Task:
From the entries that follow, report every line in which "isWide" occurs.

Exercise data:
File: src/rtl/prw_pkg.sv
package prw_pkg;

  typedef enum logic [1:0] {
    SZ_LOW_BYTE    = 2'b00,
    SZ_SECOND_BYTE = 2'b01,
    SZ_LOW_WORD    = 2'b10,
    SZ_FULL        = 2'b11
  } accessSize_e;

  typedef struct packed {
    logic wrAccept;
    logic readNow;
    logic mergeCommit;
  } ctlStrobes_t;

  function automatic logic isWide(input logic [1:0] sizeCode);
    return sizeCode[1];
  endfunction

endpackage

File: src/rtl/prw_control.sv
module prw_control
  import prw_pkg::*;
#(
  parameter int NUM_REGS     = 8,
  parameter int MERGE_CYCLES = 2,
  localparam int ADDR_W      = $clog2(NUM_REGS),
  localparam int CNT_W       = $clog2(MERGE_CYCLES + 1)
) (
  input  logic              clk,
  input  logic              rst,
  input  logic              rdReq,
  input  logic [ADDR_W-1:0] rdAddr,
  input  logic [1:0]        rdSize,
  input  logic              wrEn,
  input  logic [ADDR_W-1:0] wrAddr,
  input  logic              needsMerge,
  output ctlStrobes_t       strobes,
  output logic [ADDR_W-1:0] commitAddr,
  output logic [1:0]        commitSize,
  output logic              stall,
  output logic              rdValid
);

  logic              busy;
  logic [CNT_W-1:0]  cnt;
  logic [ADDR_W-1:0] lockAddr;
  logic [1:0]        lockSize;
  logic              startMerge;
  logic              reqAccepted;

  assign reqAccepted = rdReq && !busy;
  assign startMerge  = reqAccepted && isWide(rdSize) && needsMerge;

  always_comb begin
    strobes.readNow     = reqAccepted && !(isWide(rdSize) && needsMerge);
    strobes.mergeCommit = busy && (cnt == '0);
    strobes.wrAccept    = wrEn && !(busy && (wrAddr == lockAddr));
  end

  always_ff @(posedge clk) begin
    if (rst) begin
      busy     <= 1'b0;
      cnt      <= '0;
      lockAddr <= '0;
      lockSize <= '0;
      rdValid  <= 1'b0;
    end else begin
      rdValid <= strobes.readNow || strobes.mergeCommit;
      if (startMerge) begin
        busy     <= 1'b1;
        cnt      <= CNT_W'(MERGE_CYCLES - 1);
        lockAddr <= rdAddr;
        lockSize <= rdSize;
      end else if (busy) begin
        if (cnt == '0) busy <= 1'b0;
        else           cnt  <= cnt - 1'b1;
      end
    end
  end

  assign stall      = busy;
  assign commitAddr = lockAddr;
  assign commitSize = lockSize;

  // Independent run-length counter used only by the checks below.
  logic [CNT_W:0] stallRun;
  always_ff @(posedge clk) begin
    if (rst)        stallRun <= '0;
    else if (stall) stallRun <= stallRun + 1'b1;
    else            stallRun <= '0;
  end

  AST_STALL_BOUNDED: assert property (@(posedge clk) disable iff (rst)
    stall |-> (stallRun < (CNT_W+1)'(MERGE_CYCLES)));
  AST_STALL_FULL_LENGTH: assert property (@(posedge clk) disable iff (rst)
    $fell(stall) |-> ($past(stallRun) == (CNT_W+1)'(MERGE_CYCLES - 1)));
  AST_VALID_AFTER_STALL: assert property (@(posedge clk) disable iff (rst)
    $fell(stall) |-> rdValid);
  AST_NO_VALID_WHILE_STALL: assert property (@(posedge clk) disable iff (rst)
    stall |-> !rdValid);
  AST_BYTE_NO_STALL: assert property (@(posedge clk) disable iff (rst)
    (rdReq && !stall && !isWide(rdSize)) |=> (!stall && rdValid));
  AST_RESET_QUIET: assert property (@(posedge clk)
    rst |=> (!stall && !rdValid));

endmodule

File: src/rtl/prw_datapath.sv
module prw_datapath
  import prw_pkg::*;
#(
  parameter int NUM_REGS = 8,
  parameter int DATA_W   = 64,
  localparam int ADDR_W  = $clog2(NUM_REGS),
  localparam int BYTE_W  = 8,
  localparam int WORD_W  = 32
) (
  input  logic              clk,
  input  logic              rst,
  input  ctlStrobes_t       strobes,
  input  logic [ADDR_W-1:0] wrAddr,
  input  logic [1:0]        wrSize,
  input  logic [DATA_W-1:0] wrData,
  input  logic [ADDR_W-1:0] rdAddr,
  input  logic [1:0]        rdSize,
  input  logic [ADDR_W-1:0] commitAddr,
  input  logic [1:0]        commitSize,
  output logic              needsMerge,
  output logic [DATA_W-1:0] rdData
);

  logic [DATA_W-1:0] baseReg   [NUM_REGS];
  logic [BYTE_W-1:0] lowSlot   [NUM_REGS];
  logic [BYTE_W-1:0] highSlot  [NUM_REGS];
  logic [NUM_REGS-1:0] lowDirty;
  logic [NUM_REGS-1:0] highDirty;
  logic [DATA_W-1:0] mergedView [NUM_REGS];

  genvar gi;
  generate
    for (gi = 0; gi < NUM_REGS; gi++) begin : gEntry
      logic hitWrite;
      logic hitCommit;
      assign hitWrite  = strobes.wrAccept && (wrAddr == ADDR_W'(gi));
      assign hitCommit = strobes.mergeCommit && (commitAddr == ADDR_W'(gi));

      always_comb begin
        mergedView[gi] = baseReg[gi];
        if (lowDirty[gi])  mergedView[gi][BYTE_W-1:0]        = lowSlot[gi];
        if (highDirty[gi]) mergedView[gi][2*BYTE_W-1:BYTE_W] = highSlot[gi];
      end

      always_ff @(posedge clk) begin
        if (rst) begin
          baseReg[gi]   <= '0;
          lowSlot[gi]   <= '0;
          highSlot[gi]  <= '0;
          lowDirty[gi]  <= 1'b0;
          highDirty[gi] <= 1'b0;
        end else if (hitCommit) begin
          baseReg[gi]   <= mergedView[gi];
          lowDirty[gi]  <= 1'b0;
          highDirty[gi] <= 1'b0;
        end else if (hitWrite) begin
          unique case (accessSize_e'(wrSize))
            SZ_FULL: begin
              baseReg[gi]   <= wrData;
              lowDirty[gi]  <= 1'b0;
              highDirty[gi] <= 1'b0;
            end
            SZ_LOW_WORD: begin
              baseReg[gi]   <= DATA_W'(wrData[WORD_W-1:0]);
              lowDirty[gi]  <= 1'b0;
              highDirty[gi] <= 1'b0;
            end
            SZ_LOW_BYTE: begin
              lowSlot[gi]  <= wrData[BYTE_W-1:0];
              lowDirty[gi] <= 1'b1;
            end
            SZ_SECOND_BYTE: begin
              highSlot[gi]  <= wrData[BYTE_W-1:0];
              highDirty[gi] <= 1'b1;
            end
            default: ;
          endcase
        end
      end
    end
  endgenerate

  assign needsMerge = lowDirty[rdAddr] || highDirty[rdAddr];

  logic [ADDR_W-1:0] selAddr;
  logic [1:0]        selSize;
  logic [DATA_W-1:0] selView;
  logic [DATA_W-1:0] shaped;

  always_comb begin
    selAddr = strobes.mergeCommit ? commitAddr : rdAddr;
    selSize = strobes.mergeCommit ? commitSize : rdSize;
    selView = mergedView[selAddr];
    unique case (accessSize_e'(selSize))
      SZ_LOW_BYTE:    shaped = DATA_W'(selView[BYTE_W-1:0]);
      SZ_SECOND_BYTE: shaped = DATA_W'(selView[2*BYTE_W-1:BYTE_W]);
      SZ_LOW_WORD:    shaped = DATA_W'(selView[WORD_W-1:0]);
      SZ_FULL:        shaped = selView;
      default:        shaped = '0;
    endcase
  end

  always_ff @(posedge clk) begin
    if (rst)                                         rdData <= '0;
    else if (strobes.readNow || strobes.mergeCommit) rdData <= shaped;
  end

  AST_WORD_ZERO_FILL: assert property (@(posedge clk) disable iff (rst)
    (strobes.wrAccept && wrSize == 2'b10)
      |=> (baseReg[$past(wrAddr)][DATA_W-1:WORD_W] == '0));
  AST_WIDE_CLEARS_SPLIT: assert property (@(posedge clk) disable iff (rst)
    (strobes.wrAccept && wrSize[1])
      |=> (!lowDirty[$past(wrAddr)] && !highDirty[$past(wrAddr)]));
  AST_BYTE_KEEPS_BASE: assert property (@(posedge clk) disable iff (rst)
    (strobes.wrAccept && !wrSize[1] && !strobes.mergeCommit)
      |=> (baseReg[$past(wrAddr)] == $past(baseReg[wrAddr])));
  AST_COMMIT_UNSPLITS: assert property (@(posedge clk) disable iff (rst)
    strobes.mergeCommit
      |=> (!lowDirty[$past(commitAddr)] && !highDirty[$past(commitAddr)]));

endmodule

---

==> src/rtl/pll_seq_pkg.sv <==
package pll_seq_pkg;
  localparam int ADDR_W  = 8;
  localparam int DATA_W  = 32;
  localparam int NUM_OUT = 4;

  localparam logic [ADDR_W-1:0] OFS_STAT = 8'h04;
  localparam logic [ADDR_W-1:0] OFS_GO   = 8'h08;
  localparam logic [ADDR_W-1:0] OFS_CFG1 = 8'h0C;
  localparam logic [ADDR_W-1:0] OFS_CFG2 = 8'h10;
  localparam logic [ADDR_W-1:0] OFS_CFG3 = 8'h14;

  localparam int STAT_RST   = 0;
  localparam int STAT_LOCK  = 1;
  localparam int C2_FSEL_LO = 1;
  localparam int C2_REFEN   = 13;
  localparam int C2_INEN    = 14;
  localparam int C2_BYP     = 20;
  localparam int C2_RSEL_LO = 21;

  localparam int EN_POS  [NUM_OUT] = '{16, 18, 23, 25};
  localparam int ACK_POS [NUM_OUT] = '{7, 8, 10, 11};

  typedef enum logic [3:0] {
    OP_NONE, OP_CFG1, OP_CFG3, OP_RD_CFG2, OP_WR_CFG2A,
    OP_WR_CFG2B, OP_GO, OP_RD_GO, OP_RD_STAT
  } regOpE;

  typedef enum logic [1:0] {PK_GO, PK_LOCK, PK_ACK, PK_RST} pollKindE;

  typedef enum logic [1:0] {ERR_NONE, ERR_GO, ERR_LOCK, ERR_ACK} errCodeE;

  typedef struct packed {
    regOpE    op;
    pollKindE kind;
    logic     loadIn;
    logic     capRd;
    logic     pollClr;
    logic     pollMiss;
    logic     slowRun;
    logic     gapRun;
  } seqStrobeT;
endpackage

Answer section:
  function automatic logic isWide(input logic [1:0] sizeCode);
  assign startMerge  = reqAccepted && isWide(rdSize) && needsMerge;
    strobes.readNow     = reqAccepted && !(isWide(rdSize) && needsMerge);
    (rdReq && !stall && !isWide(rdSize)) |=> (!stall && rdValid));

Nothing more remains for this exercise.